ANIMATION: THE ALTERATION OF SHAPE THROUGH TIME

 

1.      From poetry to animation

 

Animation is the term that I use to describe the somewhat rare works of art that occupy the next position on the spectrum.  These works are different than animated films, which are works telling a story in images. 

 

 

What happens at the present point on the spectrum is that the images that arose out of the meanings of the words in poetry are freed from that dependence and exist on their own in space through time.   The images take on a life of their own.  They also appear externally.    They are controlled directly through spatial means, with the artist making aesthetic choices based on how these images change or evolve through time.

 

2.  The images are external but inaccessible

 

The images in animation are often projected onto a screen.  Just as with the images of poetry (which lie in our imagination), we cannot intervene during a showing to physically change their content.  Though the images appear outside of us, they lie in a space that is different than ours.  Cause and effect does not cross the boundary of our space and the work’s space.  The images have no substance in our reality.  This will change with the next art, dance.

 

3.  The temporal volatility of these images

 

As with poetry, animation’s images can exhibit tremendous volatility through time.

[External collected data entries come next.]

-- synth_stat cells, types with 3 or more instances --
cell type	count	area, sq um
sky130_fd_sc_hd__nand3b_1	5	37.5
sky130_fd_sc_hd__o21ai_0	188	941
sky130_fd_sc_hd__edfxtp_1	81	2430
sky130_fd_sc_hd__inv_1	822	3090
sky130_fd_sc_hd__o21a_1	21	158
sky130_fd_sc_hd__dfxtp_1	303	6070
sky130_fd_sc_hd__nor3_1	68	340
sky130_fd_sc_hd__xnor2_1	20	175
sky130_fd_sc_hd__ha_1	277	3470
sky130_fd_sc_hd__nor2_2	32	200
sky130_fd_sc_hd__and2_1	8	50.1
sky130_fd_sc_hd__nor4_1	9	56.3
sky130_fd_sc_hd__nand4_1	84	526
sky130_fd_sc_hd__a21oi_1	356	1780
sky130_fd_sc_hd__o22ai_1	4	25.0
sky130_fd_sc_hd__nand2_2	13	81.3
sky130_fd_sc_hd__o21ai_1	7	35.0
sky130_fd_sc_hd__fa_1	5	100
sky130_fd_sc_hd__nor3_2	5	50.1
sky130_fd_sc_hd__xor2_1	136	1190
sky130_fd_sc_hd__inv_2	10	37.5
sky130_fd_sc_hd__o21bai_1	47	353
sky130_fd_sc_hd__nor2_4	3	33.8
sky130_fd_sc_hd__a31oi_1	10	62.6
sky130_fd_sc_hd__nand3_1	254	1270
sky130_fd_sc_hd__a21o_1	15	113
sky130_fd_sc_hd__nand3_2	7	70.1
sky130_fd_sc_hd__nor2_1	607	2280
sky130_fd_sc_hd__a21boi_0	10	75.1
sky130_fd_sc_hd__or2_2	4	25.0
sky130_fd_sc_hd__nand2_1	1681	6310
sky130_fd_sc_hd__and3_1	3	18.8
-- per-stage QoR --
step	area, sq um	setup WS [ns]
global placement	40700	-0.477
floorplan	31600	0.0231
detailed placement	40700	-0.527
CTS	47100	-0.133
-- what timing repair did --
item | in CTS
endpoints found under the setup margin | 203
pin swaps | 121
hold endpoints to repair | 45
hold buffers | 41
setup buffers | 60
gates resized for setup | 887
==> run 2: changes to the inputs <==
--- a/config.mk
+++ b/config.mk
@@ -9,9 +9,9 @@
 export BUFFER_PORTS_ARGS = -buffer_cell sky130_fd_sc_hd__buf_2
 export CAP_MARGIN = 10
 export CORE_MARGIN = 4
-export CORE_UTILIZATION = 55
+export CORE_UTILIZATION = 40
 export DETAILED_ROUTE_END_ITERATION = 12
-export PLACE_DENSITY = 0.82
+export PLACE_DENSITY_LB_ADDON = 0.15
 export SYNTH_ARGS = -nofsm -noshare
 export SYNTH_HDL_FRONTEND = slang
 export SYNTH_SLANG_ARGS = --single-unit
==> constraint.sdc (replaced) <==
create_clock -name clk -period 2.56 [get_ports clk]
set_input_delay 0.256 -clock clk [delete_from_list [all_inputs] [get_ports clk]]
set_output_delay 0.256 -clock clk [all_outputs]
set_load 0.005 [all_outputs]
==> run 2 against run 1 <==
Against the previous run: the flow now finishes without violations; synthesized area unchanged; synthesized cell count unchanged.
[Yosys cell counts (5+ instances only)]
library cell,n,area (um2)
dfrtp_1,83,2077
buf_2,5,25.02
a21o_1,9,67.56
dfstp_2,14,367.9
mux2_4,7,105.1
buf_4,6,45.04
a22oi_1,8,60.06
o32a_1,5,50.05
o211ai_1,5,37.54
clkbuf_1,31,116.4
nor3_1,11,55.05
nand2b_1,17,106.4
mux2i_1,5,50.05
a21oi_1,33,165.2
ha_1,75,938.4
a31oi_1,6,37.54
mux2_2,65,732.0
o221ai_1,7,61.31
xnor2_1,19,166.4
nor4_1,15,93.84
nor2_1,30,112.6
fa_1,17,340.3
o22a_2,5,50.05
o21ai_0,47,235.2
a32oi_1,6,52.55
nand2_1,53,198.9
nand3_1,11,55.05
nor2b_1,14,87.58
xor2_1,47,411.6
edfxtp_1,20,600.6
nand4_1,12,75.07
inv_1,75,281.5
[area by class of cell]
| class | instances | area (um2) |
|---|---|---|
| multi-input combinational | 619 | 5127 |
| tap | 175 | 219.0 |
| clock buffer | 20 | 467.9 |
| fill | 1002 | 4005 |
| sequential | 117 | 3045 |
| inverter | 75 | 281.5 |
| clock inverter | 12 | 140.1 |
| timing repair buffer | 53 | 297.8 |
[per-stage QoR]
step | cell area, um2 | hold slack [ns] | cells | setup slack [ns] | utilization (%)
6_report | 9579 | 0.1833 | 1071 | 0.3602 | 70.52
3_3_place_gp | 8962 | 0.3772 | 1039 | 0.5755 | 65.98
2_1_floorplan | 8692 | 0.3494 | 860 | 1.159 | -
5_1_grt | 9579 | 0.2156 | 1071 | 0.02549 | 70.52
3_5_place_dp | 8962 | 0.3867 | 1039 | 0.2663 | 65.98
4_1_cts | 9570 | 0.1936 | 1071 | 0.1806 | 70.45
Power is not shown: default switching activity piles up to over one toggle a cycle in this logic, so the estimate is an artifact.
===== config.mk =====
export PLATFORM = sky130hd
export DESIGN_NAME = line_follower_pd_controller_flat
export DESIGN_NICKNAME = d
export VERILOG_FILES = /design/src/hdl/lfpd_pkg.sv /design/src/hdl/lfpd_if.sv /design/src/hdl/lfpd_div.sv /design/src/hdl/lfpd_regs.sv /design/src/hdl/lfpd_core.sv /design/src/hdl/line_follower_pd_controller.sv /design/src/flat_wrapper.sv
export SDC_FILE = /design/constraint.sdc
export NUM_CORES = 2
export LEC_CHECK = 0
export BUFFER_PORTS_ARGS = -buffer_cell sky130_fd_sc_hd__buf_2
export CAP_MARGIN = 20
export CORE_MARGIN = 2
export CORE_UTILIZATION = 60
export DETAILED_ROUTE_END_ITERATION = 6
export GPL_TIMING_DRIVEN = 1
export PLACE_DENSITY = 0.76
export SLEW_MARGIN = 10
export SYNTH_ARGS = -nofsm -noshare
export SYNTH_HDL_FRONTEND = slang
export SYNTH_HIERARCHICAL = 1
export SYNTH_SLANG_ARGS = --single-unit

===== constraint.sdc =====
create_clock -name clk_i -period 50 [get_ports clk_i]
set_input_delay 12.5 -clock clk_i [delete_from_list [all_inputs] [get_ports clk_i]]
set_output_delay 12.5 -clock clk_i [all_outputs]
set_load 0.005 [all_outputs]

===== src/hdl/lfpd_pkg.sv =====
// ---------------------------------------------------------------------------
// lfpd_pkg: shared types and constants
// Types, constants and the sequencer states of the line follower controller.
// ---------------------------------------------------------------------------
package lfpd_pkg;

  localparam int unsigned NUM_LINE_SENSORS_DEF = 6;
  localparam int unsigned RESET_WINDOW_DEF     = 3000;
  localparam int unsigned ERROR_FRAC_BITS_DEF  = 8;

  localparam int unsigned NUM_SLOTS = 8;
  localparam int unsigned RAW_W     = 8;
  localparam int unsigned ERR_W     = 12;
  localparam int unsigned ESUM_W    = 24;
  localparam int unsigned TICK_W    = 12;
  localparam int unsigned NORM_W    = 10;
  localparam int unsigned PADDR_W   = 5;

  // register indexes
  localparam logic [2:0] REG_KP    = 3'd0;
  localparam logic [2:0] REG_KD    = 3'd1;
  localparam logic [2:0] REG_SLOW  = 3'd2;
  localparam logic [2:0] REG_FAST  = 3'd3;
  localparam logic [2:0] REG_LOST  = 3'd4;
  localparam logic [2:0] REG_WHITE = 3'd5;
  localparam logic [2:0] REG_STOP  = 3'd6;
  localparam logic [2:0] REG_STR   = 3'd7;

  localparam logic REQ_CAL  = 1'b0;
  localparam logic REQ_TICK = 1'b1;

  localparam logic [1:0] MARK_NONE  = 2'd0;
  localparam logic [1:0] MARK_LEFT  = 2'd1;

  typedef struct packed {
    logic       req_type;
    logic [7:0] line_0, line_1, line_2, line_3, line_4, line_5;
    logic [7:0] wing_left, wing_right;
  } lfpd_in_t;

  typedef struct packed {
    logic              [7:0] left_fwd_duty;
    logic              [7:0] left_rev_duty;
    logic              [7:0] right_fwd_duty;
    logic              [7:0] right_rev_duty;
    logic                    stop_request;
    logic                    straight_seen;
    logic              [1:0] marker_code;
    logic                    line_lost;
    logic signed [ERR_W-1:0] line_error;
  } lfpd_out_t;

  typedef struct packed {
    logic [7:0]  kp;
    logic [7:0]  kd;
    logic [6:0]  slow_speed;
    logic [6:0]  fast_speed;
    logic [12:0] lost_threshold;
    logic [9:0]  white_threshold;
    logic [7:0]  stop_marker_count;
    logic [11:0] straight_min_ticks;
  } lfpd_cfg_t;

  // divider handshake
  typedef struct packed {
    logic start;
    logic busy;
  } lfpd_div_ctl_t;

  typedef enum logic [3:0] {
    ST_IDLE, ST_NORM, ST_NDIV, ST_ERR, ST_EDIV, ST_UPD, ST_PD, ST_MDIV, ST_OUT
  } lfpd_state_e;

endpackage


===== src/hdl/lfpd_if.sv =====
// ---------------------------------------------------------------------------
// lfpd_stream_if: valid/ready channel
// Carries one payload with valid and ready between a source and a sink.
// ---------------------------------------------------------------------------
interface lfpd_stream_if #(parameter type T = logic) (input logic clk_i);
  logic valid;
  logic ready;
  T     data;
  modport source (output valid, output data, input ready);
  modport sink   (input valid, input data, output ready);
endinterface


===== src/hdl/lfpd_div.sv =====
// ---------------------------------------------------------------------------
// lfpd_div: bit-serial unsigned divider
// Restoring division, one quotient bit per cycle, shared by all quotients.
// ---------------------------------------------------------------------------
module lfpd_div
  import lfpd_pkg::*;
#(
  parameter int unsigned W = 32
) (
  input  logic                clk_i,
  input  logic                rst_ni,
  input  logic                start_i,
  input  logic [W-1:0]        num_i,
  input  logic [W-1:0]        den_i,
  output lfpd_div_ctl_t       ctl_o,
  output logic [W-1:0]        quo_o
);
  localparam int unsigned CW = $clog2(W + 1);

  logic [W-1:0]  rem_q, rem_d, quo_q, quo_d, den_q, den_d;
  logic [CW-1:0] cnt_q, cnt_d;
  logic [W:0]    trial;

  // shift one numerator bit into the remainder per cycle
  always_comb begin
    rem_d = rem_q;
    quo_d = quo_q;
    den_d = den_q;
    cnt_d = cnt_q;
    trial = {rem_q, quo_q[W-1]};
    if (start_i) begin
      rem_d = '0;
      quo_d = num_i;
      den_d = den_i;
      cnt_d = CW'(W);
    end else if (cnt_q != '0) begin
      if (trial >= {1'b0, den_q}) begin
        rem_d = W'(trial - {1'b0, den_q});
        quo_d = {quo_q[W-2:0], 1'b1};
      end else begin
        rem_d = trial[W-1:0];
        quo_d = {quo_q[W-2:0], 1'b0};
      end
      cnt_d = cnt_q - 1'b1;
    end
  end

  always_ff @(posedge clk_i or negedge rst_ni) begin
    if (!rst_ni) begin
      cnt_q <= '0;
    end else begin
      cnt_q <= cnt_d;
    end
  end

  always_ff @(posedge clk_i) begin
    rem_q <= rem_d;
    quo_q <= quo_d;
    den_q <= den_d;
  end

  assign ctl_o.start = start_i;
  assign ctl_o.busy  = (cnt_q != '0) || start_i;
  assign quo_o       = quo_q;
endmodule


===== src/hdl/lfpd_regs.sv =====
// ---------------------------------------------------------------------------
// lfpd_regs: configuration registers
// APB-style register file for gains, speeds and thresholds.
// ---------------------------------------------------------------------------
module lfpd_regs
  import lfpd_pkg::*;
(
  input  logic               clk_i,
  input  logic               rst_ni,
  input  logic               psel,
  input  logic               penable,
  input  logic               pwrite,
  input  logic [PADDR_W-1:0] paddr,
  input  logic [31:0]        pwdata,
  output logic [31:0]        prdata,
  output logic               pready,
  output lfpd_cfg_t          cfg_o
);
  lfpd_cfg_t  cfg_q;
  logic [2:0] idx;
  logic       wr;

  assign idx    = paddr[PADDR_W-1:2];
  assign wr     = psel && penable && pwrite;
  assign pready = 1'b1;
  assign cfg_o  = cfg_q;

  always_ff @(posedge clk_i or negedge rst_ni) begin
    if (!rst_ni) begin
      cfg_q.kp                 <= 8'd18;
      cfg_q.kd                 <= 8'd26;
      cfg_q.slow_speed         <= 7'd20;
      cfg_q.fast_speed         <= 7'd40;
      cfg_q.lost_threshold     <= 13'd1800;
      cfg_q.white_threshold    <= 10'd500;
      cfg_q.stop_marker_count  <= 8'd5;
      cfg_q.straight_min_ticks <= 12'd50;
    end else if (wr) begin
      unique case (idx)
        REG_KP:    cfg_q.kp                 <= pwdata[7:0];
        REG_KD:    cfg_q.kd                 <= pwdata[7:0];
        REG_SLOW:  cfg_q.slow_speed         <= pwdata[6:0];
        REG_FAST:  cfg_q.fast_speed         <= pwdata[6:0];
        REG_LOST:  cfg_q.lost_threshold     <= pwdata[12:0];
        REG_WHITE: cfg_q.white_threshold    <= pwdata[9:0];
        REG_STOP:  cfg_q.stop_marker_count  <= pwdata[7:0];
        REG_STR:   cfg_q.straight_min_ticks <= pwdata[11:0];
        default: ;
      endcase
    end
  end

  // read back
  always_comb begin
    unique case (idx)
      REG_KP:    prdata = {24'd0, cfg_q.kp};
      REG_KD:    prdata = {24'd0, cfg_q.kd};
      REG_SLOW:  prdata = {25'd0, cfg_q.slow_speed};
      REG_FAST:  prdata = {25'd0, cfg_q.fast_speed};
      REG_LOST:  prdata = {19'd0, cfg_q.lost_threshold};
      REG_WHITE: prdata = {22'd0, cfg_q.white_threshold};
      REG_STOP:  prdata = {24'd0, cfg_q.stop_marker_count};
      REG_STR:   prdata = {20'd0, cfg_q.straight_min_ticks};
      default:   prdata = '0;
    endcase
  end
endmodule


===== src/hdl/lfpd_core.sv =====
// ---------------------------------------------------------------------------
// lfpd_core: control sequencer
// Walks the sensors one slot a cycle unless dividing, shares one serial
// divider for normalization, line error and duty quotients and updates state.
// ---------------------------------------------------------------------------
module lfpd_core
  import lfpd_pkg::*;
#(
  parameter int unsigned NUM_LINE_SENSORS = NUM_LINE_SENSORS_DEF,
  parameter int unsigned RESET_WINDOW     = RESET_WINDOW_DEF,
  parameter int unsigned ERROR_FRAC_BITS  = ERROR_FRAC_BITS_DEF
) (
  input  logic      clk_i,
  input  logic      rst_ni,
  input  lfpd_cfg_t cfg_i,
  input  logic      in_valid_i,
  input  lfpd_in_t  in_data_i,
  output logic      in_ready_o,
  output logic      out_valid_o,
  input  logic      out_ready_i,
  output lfpd_out_t out_data_o
);
  localparam int unsigned LINES = (NUM_LINE_SENSORS > 6) ? 6 : NUM_LINE_SENSORS;
  localparam int unsigned F     = ERROR_FRAC_BITS;
  localparam int unsigned DW    = 32;
  localparam int signed   LIM   = 100 * (1 << F);
  localparam int signed   CENTER = (NUM_LINE_SENSORS - 1) * (1 << F);

  lfpd_state_e state_q, state_d;

  logic [RAW_W-1:0] min_q [NUM_SLOTS], max_q [NUM_SLOTS];
  logic [RAW_W-1:0] raw_q [NUM_SLOTS];
  logic             req_q;
  logic [1:0]       white_q;
  logic signed [ERR_W-1:0]  prev_q, e_q;
  logic signed [ESUM_W-1:0] esum_q;
  logic [TICK_W-1:0]        tick_q;
  logic [7:0]               rmc_q;
  logic [2:0]               slot_q;
  logic [15:0]              sum_q;
  logic [18:0]              wsum_q;
  logic [1:0]               code_q;
  logic                     lost_q, stop_q, straight_q;
  logic signed [31:0]       mot_q [2];
  logic                     mot_sel_q;
  logic [7:0]               duty_q [2];
  logic                     out_valid_q;
  lfpd_out_t                out_q;

  // divider
  logic          div_start;
  logic [DW-1:0] div_num, div_den, div_quo;
  lfpd_div_ctl_t div_ctl;

  lfpd_div #(.W(DW)) u_div (
    .clk_i, .rst_ni,
    .start_i(div_start), .num_i(div_num), .den_i(div_den),
    .ctl_o(div_ctl), .quo_o(div_quo)
  );

  logic div_busy_q;
  always_ff @(posedge clk_i or negedge rst_ni) begin
    if (!rst_ni) div_busy_q <= 1'b0;
    else         div_busy_q <= div_ctl.busy;
  end

  // current slot values
  logic [RAW_W-1:0] lo, hi, r;
  logic             deg, at_lo, at_hi;
  logic [NORM_W-1:0] direct_v;
  assign lo    = min_q[slot_q];
  assign hi    = max_q[slot_q];
  assign r     = raw_q[slot_q];
  assign deg   = hi <= lo;
  assign at_lo = r <= lo;
  assign at_hi = r >= hi;
  assign direct_v = deg ? NORM_W'(0) : (at_lo ? NORM_W'(0) : NORM_W'(1000));

  logic [NORM_W-1:0] norm_v;
  logic              need_div;
  assign need_div = !deg && !at_lo && !at_hi;
  assign norm_v   = (state_q == ST_NDIV) ? NORM_W'(div_quo) : direct_v;

  // line lost test on the finished sums
  logic lost_n;
  assign lost_n = (sum_q == '0) || (16'(cfg_i.lost_threshold) > sum_q);

  // PD arithmetic
  logic signed [ERR_W:0]   dlt;
  logic signed [31:0]      corr, base, ml, mr, mag_in, ecalc, mot_cur;
  logic signed [ESUM_W-1:0] esum_n;
  logic                    rst_win;
  logic [ESUM_W:0]         avg2;
  logic [31:0]             span;
  logic                    straight_n;
  assign dlt    = e_q - prev_q;
  assign corr   = $signed({24'd0, cfg_i.kp}) * 32'(e_q) + $signed({24'd0, cfg_i.kd}) * 32'(dlt);
  assign esum_n = esum_q + ESUM_W'(e_q);
  assign rst_win = (code_q == MARK_LEFT) || (tick_q > TICK_W'(RESET_WINDOW));
  assign avg2   = esum_n[ESUM_W-1] ? (ESUM_W+1)'(-{esum_n[ESUM_W-1], esum_n}) * 2'd2
                                   : (ESUM_W+1)'({1'b0, esum_n}) * 2'd2;
  assign span   = 32'(tick_q) << F;
  assign ecalc  = $signed(div_quo) - CENTER;
  // motor being divided: left first, then right
  assign mot_cur = mot_sel_q ? mr : ml;
  assign mag_in = mot_cur[31] ? -mot_cur : mot_cur;

  function automatic logic signed [31:0] clampm(input logic signed [31:0] v);
    if (v > LIM) return LIM;
    if (v < -LIM) return -LIM;
    return v;
  endfunction

  always_comb begin
    base = 32'(straight_q ? cfg_i.fast_speed : cfg_i.slow_speed) << F;
    ml   = clampm(base - corr);
    mr   = clampm(base + corr);
  end

  // handshake
  assign in_ready_o  = (state_q == ST_IDLE) && !out_valid_q;
  assign out_valid_o = out_valid_q;
  assign out_data_o  = out_q;

  // next state and divider operands
  always_comb begin
    state_d   = state_q;
    div_start = 1'b0;
    div_num   = '0;
    div_den   = '0;
    unique case (state_q)
      ST_IDLE: if (in_valid_i && in_ready_o) begin
        state_d = (in_data_i.req_type == REQ_TICK) ? ST_NORM : ST_OUT;
      end
      ST_NORM: begin
        if (need_div) begin
          div_start = 1'b1;
          div_num   = DW'(r - lo) * 32'd1000;
          div_den   = DW'(hi - lo);
          state_d   = ST_NDIV;
        end else if (slot_q == 3'(LINES - 1)) begin
          state_d = ST_ERR;
        end
      end
      ST_NDIV: if (!div_ctl.busy && div_busy_q) begin
        state_d = (slot_q == 3'(LINES - 1)) ? ST_ERR : ST_NORM;
      end
      ST_ERR: begin
        if (!lost_n) begin
          div_start = 1'b1;
          div_num   = DW'(wsum_q) << (F + 1);
          div_den   = DW'(sum_q);
          state_d   = ST_EDIV;
        end else begin
          state_d = ST_UPD;
        end
      end
      ST_EDIV: if (!div_ctl.busy && div_busy_q) state_d = ST_UPD;
      ST_UPD:  state_d = ST_PD;
      ST_PD: begin
        div_start = 1'b1;
        div_num   = DW'(mag_in) * 32'd255;
        div_den   = DW'(LIM);
        state_d   = ST_MDIV;
      end
      ST_MDIV: if (!div_ctl.busy && div_busy_q) state_d = mot_sel_q ? ST_OUT : ST_PD;
      ST_OUT:  state_d = ST_IDLE;
      default: state_d = ST_IDLE;
    endcase
  end

  always_ff @(posedge clk_i or negedge rst_ni) begin
    if (!rst_ni) begin
      state_q     <= ST_IDLE;
      out_valid_q <= 1'b0;
      for (int i = 0; i < NUM_SLOTS; i++) begin
        min_q[i] <= '1;
        max_q[i] <= '0;
      end
      white_q <= '0;
      prev_q  <= '0;
      esum_q  <= '0;
      tick_q  <= TICK_W'(1);
      rmc_q   <= '0;
      slot_q  <= '0;
      mot_sel_q <= 1'b0;
    end else begin
      state_q <= state_d;
      if (out_valid_q && out_ready_i) out_valid_q <= 1'b0;
      unique case (state_q)
        ST_IDLE: if (in_valid_i && in_ready_o) begin
          req_q <= in_data_i.req_type;
          raw_q[0] <= in_data_i.line_0; raw_q[1] <= in_data_i.line_1;
          raw_q[2] <= in_data_i.line_2; raw_q[3] <= in_data_i.line_3;
          raw_q[4] <= in_data_i.line_4; raw_q[5] <= in_data_i.line_5;
          raw_q[6] <= in_data_i.wing_left; raw_q[7] <= in_data_i.wing_right;
          slot_q <= 3'd6;
          sum_q  <= '0;
          wsum_q <= '0;
          code_q <= MARK_NONE;
          stop_q <= 1'b0;
          mot_sel_q <= 1'b0;
        end
        ST_NORM, ST_NDIV: begin
          if ((state_q == ST_NORM && !need_div) ||
              (state_q == ST_NDIV && !div_ctl.busy && div_busy_q)) begin
            if (slot_q == 3'd6) begin
              white_q[0] <= norm_v < cfg_i.white_threshold;
              if ((norm_v < cfg_i.white_threshold) && !white_q[0]) code_q[0] <= 1'b1;
              slot_q <= 3'd7;
            end else if (slot_q == 3'd7) begin
              white_q[1] <= norm_v < cfg_i.white_threshold;
              if (!(norm_v < cfg_i.white_threshold) && white_q[1]) code_q[1] <= 1'b1;
              slot_q <= 3'd0;
            end else begin
              sum_q  <= sum_q + 16'(deg ? 10'd0 : 10'd1000 - norm_v);
              wsum_q <= wsum_q + 19'(slot_q) * 19'(deg ? 10'd0 : 10'd1000 - norm_v);
              slot_q <= slot_q + 3'd1;
            end
          end
        end
        ST_ERR: begin
          lost_q <= lost_n;
          if (lost_n) e_q <= prev_q;
        end
        ST_EDIV: if (!div_ctl.busy && div_busy_q) begin
          if (ecalc > 32'sd2047)       e_q <= 12'sd2047;
          else if (ecalc < -32'sd2048) e_q <= -12'sd2048;
          else                         e_q <= ERR_W'(ecalc);
        end
        ST_UPD: begin
          straight_q <= ((rst_win ? TICK_W'(1) : tick_q) > cfg_i.straight_min_ticks) &&
                        (rst_win ? 1'b1 : (32'(avg2) < span));
          esum_q <= rst_win ? '0 : esum_n;
          if (rst_win) tick_q <= TICK_W'(1);
          if (code_q[1]) begin
            if (rmc_q == cfg_i.stop_marker_count) begin
              stop_q <= 1'b1;
              rmc_q  <= '0;
            end else begin
              rmc_q <= rmc_q + 8'd1;
            end
          end
        end
        ST_PD: if (!mot_sel_q) begin
          mot_q[0] <= ml;
          mot_q[1] <= mr;
        end
        ST_MDIV: if (!div_ctl.busy && div_busy_q) begin
          duty_q[mot_sel_q] <= 8'(div_quo);
          mot_sel_q <= 1'b1;
        end
        ST_OUT: begin
          out_valid_q <= 1'b1;
          if (req_q == REQ_CAL) begin
            out_q <= '0;
            for (int i = 0; i < NUM_SLOTS; i++) begin
              if (raw_q[i] > max_q[i]) max_q[i] <= raw_q[i];
              if (raw_q[i] < min_q[i]) min_q[i] <= raw_q[i];
            end
          end else begin
            out_q.left_fwd_duty  <= mot_q[0][31] ? 8'd0 : duty_q[0];
            out_q.left_rev_duty  <= mot_q[0][31] ? duty_q[0] : 8'd0;
            out_q.right_fwd_duty <= mot_q[1][31] ? 8'd0 : duty_q[1];
            out_q.right_rev_duty <= mot_q[1][31] ? duty_q[1] : 8'd0;
            out_q.stop_request   <= stop_q;
            out_q.straight_seen  <= straight_q;
            out_q.marker_code    <= code_q;
            out_q.line_lost      <= lost_q;
            out_q.line_error     <= e_q;
            prev_q <= e_q;
            tick_q <= tick_q + TICK_W'(1);
          end
        end
        default: ;
      endcase
    end
  end
endmodule


===== src/hdl/line_follower_pd_controller.sv =====
// ---------------------------------------------------------------------------
// line_follower_pd_controller: top level
// Line follower PD controller with sensor calibration and marker logic.
// ---------------------------------------------------------------------------
// Usage: items arrive on in_ch, one result per item leaves on out_ch; both
// are valid/ready channels and a transfer happens when both are high.
// A calibrate item widens the per-sensor min/max; its all-zero result is
// registered through state ST_OUT into the output register. A control tick
// normalizes eight sensors, through the bit-serial 32-step divider where
// the reading lies inside its span, divides once for the line error unless
// the line is lost, and once per motor duty. One item is in work at a time;
// the next is taken the cycle after the result has transferred. A stalled
// receiver holds the result in the output register. Reset restores the
// register defaults, min 255 and max 0 for all sensors, tick count 1 and
// clears the error and marker state at once. Registers sit on the APB-style
// port at byte address 4 * index.
// ---------------------------------------------------------------------------
module line_follower_pd_controller
  import lfpd_pkg::*;
#(
  parameter int unsigned NUM_LINE_SENSORS = NUM_LINE_SENSORS_DEF,
  parameter int unsigned RESET_WINDOW     = RESET_WINDOW_DEF,
  parameter int unsigned ERROR_FRAC_BITS  = ERROR_FRAC_BITS_DEF
) (
  input  logic               clk_i,
  input  logic               rst_ni,
  lfpd_stream_if.sink        in_ch,
  lfpd_stream_if.source      out_ch,
  input  logic               psel,
  input  logic               penable,
  input  logic               pwrite,
  input  logic [PADDR_W-1:0] paddr,
  input  logic [31:0]        pwdata,
  output logic [31:0]        prdata,
  output logic               pready
);
  lfpd_cfg_t cfg;

  lfpd_regs u_regs (
    .clk_i, .rst_ni, .psel, .penable, .pwrite, .paddr, .pwdata,
    .prdata, .pready, .cfg_o(cfg)
  );

  lfpd_core #(
    .NUM_LINE_SENSORS(NUM_LINE_SENSORS),
    .RESET_WINDOW(RESET_WINDOW),
    .ERROR_FRAC_BITS(ERROR_FRAC_BITS)
  ) u_core (
    .clk_i, .rst_ni, .cfg_i(cfg),
    .in_valid_i(in_ch.valid), .in_data_i(in_ch.data), .in_ready_o(in_ch.ready),
    .out_valid_o(out_ch.valid), .out_ready_i(out_ch.ready), .out_data_o(out_ch.data)
  );
endmodule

Space is still a passive abider of these changes, exerting no resistance to this flux.  Time can test the limits of space’s ability to abide despite radical changes. 

 

 

At this point on the spectrum, space does not yet have much of a ‘hold’ on the content that appears in it. 

 

This changes with dance because its “images,” the dancers,  are material objects. 

 

4.  How form changes in time: dynamic versus static form

 

There are two aspects to form, one purely spatial, and one partaking of the nature of time.  Static form is the form that we see in front of us at any given moment in time.  All its properties are deducible from the relationship of its parts in space.  If this form begins to change, in addition to our seeing a series of new static forms, we also perceive the way the static forms are changing.  This “way” I call dynamic form, and it cannot be described entirely by reference to space, but must include a quality of change: which is how it happens in time. 

 

 

 

 

Two ways in time a small triangle can change into a larger one.

 

In a work of animation we can see a circle changing into a square. The qualities of this change, including its rate, are temporal.  There are an unlimited number of ways change can occur to images, and this is the primary concern of the animation artist.  The succession of static forms in space provides the context which enables us to explore the more fundamental quality of the change through time.